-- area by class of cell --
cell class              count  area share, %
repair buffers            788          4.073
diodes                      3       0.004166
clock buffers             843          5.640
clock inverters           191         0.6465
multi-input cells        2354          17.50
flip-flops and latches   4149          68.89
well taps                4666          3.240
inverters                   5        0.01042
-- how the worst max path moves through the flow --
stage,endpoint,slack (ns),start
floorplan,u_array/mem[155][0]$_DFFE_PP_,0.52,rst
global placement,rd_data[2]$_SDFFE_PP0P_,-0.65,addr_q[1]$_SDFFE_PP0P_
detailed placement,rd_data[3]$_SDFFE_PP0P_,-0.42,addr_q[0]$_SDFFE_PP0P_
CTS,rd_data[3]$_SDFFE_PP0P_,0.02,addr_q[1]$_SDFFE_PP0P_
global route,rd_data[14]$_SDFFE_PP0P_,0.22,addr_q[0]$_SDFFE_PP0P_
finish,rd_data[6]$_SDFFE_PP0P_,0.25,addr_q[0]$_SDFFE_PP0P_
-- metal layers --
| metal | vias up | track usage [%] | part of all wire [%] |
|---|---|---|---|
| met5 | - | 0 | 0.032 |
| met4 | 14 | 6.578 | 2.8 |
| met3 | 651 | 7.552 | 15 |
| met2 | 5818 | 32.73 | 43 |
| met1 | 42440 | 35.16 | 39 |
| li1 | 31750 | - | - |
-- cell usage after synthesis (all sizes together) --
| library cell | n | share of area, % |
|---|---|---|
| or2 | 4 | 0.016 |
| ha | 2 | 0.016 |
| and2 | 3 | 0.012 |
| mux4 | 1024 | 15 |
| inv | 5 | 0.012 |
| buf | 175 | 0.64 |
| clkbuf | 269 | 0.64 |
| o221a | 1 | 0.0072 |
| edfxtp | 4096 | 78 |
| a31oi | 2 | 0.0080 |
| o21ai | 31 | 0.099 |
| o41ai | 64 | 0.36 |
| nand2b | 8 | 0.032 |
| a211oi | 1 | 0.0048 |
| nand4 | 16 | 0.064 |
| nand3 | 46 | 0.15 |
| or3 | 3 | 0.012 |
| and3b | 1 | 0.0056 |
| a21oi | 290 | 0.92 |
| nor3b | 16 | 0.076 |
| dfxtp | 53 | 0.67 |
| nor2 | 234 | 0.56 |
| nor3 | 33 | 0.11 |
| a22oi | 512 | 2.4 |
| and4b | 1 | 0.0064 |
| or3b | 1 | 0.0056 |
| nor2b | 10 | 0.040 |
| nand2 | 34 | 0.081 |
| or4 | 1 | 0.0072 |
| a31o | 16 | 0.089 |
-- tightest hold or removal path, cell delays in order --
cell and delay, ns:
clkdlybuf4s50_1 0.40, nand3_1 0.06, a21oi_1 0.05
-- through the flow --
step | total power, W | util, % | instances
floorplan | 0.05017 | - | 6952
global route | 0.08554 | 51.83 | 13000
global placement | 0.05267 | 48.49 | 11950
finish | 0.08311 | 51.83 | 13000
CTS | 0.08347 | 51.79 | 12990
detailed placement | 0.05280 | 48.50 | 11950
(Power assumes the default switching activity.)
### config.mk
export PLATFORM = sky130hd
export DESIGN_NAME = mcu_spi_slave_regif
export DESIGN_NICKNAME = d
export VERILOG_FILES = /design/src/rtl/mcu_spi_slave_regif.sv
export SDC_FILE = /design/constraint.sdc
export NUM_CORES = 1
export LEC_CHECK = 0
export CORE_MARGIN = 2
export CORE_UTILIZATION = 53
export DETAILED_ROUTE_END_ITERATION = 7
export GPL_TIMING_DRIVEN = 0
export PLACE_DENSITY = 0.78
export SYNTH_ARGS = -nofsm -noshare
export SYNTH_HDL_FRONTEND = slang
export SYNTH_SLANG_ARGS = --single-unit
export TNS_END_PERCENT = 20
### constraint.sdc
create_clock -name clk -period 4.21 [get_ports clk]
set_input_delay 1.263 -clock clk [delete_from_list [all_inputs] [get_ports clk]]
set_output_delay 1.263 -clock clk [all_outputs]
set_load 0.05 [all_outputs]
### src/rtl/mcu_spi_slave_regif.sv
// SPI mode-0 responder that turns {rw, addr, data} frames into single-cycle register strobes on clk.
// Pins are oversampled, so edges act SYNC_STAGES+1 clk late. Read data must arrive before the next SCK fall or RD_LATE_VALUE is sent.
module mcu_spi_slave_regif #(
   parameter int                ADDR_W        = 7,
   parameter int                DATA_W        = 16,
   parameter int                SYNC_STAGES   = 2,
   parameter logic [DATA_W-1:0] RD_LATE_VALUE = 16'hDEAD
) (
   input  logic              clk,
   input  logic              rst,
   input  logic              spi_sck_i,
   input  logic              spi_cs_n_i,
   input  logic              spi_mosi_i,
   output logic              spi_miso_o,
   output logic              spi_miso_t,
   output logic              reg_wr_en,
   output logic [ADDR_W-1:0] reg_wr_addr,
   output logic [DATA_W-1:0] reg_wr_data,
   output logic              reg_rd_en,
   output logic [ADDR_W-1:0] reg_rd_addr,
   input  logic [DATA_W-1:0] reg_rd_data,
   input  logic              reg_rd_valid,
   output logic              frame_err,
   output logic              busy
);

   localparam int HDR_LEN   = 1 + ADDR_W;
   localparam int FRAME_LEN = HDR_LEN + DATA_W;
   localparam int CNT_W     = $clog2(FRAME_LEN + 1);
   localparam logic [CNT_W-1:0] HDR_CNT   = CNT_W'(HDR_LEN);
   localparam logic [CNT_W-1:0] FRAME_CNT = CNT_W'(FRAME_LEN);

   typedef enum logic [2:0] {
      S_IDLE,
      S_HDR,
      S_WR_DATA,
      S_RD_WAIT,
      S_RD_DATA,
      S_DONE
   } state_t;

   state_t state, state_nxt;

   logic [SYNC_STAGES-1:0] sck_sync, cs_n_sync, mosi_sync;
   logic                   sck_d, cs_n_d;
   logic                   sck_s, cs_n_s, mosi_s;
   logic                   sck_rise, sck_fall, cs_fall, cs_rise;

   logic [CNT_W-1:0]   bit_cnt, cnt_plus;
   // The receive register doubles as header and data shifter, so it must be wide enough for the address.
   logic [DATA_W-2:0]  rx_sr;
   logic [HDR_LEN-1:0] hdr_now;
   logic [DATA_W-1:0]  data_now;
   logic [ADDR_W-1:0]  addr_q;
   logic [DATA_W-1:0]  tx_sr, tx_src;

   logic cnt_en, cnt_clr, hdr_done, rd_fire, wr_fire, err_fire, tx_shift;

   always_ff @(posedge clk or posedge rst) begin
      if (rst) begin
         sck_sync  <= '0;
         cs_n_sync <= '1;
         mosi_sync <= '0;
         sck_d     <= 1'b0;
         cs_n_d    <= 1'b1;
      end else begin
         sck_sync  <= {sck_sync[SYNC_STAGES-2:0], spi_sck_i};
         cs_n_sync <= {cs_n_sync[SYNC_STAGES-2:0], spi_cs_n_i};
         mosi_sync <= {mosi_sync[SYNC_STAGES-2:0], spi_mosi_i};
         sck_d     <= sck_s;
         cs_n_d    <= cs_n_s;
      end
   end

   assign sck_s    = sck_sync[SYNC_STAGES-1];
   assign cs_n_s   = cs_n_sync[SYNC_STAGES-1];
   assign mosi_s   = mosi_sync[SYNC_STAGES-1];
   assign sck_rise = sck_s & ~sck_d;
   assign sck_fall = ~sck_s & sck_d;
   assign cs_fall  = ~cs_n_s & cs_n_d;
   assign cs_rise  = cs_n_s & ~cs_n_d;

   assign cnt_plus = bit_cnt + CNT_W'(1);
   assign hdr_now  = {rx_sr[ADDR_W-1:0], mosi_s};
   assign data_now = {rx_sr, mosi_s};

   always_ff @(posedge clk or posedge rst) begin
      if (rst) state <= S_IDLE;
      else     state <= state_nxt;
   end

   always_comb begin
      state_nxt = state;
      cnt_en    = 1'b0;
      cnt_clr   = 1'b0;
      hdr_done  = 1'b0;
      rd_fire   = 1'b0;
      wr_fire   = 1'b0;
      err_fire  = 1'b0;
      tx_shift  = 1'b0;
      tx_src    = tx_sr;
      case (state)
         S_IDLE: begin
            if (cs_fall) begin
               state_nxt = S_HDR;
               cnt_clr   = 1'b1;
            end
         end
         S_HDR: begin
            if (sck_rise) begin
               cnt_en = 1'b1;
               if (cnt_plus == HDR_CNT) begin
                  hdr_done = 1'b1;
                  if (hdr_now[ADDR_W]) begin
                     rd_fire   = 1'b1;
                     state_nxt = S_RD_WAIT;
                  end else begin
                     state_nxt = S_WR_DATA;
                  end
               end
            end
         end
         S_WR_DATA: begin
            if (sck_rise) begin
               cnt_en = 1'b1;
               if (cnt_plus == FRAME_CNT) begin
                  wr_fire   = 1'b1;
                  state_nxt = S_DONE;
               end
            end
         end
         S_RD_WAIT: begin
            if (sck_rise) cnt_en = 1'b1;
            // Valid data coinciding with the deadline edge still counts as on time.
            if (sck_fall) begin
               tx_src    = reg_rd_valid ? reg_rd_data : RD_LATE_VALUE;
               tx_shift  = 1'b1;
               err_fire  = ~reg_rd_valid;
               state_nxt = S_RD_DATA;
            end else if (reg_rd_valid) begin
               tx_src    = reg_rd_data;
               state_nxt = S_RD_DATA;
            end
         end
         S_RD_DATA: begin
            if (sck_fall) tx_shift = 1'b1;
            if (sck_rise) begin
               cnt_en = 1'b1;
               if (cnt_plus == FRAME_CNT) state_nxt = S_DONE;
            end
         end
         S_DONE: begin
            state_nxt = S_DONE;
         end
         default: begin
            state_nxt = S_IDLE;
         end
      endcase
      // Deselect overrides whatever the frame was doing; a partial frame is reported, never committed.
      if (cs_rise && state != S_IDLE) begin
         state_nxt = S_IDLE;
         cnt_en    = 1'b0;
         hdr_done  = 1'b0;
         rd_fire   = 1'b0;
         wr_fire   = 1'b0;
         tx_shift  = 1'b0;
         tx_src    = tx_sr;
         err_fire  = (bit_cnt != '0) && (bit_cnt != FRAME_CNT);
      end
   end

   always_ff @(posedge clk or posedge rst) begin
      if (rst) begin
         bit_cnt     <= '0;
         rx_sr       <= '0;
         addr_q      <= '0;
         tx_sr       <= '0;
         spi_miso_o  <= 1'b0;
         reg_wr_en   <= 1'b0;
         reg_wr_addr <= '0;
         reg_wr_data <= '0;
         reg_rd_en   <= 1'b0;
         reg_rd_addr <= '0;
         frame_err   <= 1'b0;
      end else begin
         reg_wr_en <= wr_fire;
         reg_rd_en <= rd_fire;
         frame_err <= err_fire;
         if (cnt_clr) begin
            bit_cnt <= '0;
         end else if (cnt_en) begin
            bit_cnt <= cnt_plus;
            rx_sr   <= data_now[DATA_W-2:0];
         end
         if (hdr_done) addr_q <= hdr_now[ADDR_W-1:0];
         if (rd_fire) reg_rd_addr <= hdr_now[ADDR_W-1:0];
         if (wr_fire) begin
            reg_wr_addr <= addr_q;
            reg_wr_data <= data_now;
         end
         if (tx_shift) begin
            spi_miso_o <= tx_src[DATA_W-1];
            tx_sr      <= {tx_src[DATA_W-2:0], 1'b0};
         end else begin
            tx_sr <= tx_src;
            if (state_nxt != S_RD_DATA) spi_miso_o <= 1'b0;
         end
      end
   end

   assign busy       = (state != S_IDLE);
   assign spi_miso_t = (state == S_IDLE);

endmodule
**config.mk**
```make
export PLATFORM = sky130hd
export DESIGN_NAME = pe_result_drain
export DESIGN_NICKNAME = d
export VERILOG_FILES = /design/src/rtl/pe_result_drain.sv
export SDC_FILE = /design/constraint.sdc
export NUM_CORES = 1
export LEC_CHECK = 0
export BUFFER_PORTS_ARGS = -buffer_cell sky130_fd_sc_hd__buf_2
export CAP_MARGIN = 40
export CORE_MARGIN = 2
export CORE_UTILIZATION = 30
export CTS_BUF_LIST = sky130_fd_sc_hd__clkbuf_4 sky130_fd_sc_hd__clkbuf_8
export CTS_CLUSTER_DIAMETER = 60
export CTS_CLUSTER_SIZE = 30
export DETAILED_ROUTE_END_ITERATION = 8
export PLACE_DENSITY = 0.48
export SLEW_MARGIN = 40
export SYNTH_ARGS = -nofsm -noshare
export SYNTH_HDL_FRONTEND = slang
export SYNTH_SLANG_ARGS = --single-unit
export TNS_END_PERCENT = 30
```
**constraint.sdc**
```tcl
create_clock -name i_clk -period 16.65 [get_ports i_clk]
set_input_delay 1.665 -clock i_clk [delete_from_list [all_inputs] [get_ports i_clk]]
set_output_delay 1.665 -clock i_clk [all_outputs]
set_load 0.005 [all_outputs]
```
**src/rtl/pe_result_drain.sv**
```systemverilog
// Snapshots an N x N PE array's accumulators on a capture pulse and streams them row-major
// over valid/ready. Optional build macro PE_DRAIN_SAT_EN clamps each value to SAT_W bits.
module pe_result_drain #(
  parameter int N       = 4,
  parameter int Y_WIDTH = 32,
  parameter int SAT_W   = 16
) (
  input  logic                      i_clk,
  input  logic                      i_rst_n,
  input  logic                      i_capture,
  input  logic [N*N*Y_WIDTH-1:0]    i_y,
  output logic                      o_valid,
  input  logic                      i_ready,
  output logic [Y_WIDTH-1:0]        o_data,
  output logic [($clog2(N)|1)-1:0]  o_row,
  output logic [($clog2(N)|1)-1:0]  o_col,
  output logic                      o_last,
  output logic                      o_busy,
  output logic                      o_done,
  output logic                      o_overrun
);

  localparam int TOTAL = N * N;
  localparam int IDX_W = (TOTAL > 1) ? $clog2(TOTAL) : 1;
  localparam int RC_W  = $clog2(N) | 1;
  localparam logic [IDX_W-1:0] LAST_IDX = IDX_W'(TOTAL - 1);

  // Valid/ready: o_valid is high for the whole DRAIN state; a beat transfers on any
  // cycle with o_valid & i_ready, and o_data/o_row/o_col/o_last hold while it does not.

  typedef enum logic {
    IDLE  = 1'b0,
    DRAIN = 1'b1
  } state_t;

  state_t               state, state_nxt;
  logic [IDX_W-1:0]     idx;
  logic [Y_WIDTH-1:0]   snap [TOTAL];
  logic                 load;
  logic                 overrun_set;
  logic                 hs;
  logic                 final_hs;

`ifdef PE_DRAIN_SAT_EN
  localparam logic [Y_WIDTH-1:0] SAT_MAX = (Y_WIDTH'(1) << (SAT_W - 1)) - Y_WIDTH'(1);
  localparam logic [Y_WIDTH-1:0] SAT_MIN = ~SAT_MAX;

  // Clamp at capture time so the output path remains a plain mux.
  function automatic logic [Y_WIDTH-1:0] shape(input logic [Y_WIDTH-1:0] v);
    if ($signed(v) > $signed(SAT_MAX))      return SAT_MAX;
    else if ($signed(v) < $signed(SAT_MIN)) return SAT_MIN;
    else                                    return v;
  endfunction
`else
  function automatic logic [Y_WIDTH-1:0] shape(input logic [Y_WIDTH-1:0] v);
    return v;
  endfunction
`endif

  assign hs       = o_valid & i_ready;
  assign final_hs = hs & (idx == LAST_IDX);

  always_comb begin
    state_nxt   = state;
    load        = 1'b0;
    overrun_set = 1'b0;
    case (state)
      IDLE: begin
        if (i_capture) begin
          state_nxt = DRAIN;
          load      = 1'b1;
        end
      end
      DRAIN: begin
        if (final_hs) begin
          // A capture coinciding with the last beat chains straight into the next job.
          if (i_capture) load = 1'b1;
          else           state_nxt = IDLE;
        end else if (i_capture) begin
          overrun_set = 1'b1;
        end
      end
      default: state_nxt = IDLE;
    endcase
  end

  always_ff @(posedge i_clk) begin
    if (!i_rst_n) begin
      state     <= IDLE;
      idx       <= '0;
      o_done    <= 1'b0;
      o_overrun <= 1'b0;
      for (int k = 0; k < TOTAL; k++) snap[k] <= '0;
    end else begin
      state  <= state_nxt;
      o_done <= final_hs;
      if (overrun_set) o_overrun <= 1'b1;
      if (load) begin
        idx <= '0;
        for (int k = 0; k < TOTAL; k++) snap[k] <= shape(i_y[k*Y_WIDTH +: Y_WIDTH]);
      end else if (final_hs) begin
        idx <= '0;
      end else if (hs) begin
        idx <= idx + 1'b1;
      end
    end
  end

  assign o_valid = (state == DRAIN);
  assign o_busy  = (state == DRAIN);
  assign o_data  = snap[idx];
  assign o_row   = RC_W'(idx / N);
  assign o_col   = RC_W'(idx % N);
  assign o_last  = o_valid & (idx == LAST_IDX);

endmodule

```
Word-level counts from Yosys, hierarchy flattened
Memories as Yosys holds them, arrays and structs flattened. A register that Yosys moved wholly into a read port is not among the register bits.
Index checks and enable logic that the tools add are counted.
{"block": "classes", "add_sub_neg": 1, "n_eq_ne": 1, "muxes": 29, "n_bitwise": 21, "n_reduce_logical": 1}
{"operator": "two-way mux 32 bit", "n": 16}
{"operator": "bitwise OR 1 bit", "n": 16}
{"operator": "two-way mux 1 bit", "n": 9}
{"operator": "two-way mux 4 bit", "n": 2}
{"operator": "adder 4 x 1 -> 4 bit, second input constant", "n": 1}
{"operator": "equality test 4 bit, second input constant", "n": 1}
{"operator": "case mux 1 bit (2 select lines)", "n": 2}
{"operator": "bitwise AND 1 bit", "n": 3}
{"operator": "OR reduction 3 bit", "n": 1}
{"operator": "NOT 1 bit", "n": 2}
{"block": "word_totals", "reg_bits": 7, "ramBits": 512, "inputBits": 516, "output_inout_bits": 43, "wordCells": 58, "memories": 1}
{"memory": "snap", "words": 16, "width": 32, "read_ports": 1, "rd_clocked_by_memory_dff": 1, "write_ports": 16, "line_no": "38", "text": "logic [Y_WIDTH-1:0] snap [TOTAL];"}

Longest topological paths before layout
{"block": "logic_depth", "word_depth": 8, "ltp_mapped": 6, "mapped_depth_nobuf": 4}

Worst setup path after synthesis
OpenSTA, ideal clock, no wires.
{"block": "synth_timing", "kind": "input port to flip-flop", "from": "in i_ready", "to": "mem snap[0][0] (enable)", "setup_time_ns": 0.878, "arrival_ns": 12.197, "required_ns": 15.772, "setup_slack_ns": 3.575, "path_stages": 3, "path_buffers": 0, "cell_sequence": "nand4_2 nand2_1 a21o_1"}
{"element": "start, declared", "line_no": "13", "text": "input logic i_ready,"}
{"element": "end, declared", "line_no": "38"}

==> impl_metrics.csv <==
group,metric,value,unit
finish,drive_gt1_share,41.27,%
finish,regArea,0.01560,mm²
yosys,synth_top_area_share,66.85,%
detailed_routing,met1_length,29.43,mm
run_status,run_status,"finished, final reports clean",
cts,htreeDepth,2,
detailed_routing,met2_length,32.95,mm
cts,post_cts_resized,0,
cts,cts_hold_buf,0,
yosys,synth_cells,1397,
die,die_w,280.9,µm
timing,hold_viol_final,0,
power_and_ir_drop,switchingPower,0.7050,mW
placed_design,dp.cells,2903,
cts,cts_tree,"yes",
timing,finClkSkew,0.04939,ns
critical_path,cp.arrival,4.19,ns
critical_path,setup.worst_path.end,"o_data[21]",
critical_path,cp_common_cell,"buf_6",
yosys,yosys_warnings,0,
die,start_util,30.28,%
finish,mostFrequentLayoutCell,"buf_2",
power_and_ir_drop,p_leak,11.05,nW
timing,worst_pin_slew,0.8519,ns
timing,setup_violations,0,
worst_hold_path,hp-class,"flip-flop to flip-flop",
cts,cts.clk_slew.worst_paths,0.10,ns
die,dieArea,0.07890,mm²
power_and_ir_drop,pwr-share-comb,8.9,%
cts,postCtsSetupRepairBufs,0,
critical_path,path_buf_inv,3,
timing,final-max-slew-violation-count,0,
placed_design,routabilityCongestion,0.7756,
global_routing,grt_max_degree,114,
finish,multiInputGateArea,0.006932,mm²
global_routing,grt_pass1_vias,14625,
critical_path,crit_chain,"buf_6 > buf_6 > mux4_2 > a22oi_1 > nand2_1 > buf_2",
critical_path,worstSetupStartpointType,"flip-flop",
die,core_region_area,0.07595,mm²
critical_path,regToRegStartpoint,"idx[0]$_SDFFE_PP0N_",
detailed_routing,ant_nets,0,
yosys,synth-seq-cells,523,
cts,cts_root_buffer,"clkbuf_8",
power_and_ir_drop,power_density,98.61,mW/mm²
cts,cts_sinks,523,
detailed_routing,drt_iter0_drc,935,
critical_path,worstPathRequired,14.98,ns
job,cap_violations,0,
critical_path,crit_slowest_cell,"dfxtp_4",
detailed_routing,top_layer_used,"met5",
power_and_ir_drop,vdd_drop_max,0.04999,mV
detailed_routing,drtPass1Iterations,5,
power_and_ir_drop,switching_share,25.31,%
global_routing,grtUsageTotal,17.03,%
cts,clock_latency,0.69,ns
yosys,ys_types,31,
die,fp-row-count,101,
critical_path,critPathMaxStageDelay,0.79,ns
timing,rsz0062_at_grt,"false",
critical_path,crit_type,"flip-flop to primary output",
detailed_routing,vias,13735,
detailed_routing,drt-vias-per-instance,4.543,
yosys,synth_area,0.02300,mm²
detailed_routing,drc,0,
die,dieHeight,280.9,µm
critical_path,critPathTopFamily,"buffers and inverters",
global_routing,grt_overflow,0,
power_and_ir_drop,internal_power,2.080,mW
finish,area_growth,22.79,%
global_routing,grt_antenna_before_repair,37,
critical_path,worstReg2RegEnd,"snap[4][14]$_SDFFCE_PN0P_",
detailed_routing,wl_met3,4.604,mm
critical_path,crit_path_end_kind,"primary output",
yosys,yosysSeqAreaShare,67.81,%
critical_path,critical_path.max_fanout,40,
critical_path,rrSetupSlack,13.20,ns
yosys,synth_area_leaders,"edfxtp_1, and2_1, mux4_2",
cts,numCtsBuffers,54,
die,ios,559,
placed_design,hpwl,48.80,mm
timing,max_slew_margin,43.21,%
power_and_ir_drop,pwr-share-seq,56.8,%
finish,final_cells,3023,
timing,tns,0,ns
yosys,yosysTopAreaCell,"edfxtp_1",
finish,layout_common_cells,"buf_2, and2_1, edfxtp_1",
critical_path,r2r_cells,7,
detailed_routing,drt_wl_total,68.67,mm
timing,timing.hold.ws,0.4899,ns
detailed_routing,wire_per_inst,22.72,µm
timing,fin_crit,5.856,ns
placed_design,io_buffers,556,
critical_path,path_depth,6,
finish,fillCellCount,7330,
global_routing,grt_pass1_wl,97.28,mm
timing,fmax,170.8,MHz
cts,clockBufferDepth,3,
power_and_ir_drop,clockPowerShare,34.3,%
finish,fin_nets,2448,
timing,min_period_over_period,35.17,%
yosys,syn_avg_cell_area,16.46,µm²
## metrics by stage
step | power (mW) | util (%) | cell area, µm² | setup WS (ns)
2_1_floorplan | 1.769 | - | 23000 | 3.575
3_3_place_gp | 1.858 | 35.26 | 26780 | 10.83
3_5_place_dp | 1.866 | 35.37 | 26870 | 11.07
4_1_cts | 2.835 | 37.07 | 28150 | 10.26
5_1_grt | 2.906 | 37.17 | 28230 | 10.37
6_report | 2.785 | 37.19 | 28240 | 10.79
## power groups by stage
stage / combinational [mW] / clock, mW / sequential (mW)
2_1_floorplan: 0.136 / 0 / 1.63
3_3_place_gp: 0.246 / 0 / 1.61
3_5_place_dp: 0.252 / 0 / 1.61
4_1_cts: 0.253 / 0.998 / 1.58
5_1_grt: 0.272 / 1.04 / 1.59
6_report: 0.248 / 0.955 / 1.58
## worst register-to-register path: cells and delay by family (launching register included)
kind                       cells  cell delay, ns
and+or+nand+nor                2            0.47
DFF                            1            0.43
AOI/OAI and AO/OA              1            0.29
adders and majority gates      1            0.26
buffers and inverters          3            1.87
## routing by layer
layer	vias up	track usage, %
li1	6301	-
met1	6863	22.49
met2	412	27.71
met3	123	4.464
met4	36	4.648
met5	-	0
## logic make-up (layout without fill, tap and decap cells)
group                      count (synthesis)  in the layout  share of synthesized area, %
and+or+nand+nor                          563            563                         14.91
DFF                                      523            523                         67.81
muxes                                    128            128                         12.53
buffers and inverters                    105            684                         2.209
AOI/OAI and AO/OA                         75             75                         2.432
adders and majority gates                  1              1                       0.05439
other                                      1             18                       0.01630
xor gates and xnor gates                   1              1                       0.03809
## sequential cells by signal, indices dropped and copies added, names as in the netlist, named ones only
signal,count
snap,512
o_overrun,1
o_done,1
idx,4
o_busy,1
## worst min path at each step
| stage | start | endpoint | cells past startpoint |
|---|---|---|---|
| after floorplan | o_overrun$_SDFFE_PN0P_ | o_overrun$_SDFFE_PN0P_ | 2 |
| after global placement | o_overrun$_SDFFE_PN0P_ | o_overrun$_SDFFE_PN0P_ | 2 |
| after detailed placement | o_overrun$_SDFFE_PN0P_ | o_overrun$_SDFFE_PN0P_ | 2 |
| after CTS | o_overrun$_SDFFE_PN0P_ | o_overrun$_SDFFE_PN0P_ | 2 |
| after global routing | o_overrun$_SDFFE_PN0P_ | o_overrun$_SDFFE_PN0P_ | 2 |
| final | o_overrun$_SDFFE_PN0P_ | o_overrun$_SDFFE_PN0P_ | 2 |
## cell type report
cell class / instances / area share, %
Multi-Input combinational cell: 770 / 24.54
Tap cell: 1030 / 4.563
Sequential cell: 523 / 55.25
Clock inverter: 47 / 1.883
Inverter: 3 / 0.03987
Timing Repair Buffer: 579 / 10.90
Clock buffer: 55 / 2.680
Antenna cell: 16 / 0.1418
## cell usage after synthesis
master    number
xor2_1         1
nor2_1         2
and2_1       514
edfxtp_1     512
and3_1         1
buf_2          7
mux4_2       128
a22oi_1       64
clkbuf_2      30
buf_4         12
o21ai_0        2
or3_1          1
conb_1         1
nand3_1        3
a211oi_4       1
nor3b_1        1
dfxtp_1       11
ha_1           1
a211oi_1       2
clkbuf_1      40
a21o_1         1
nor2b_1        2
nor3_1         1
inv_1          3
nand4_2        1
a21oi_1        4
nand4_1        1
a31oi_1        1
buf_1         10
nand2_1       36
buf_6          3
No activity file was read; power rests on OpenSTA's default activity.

DESCRIPTION OF THE TASK:
Whenever the string "through" shows up on a line of the listing, copy that line.

RESULT OF THE TASK:
-- how the worst max path moves through the flow --
-- through the flow --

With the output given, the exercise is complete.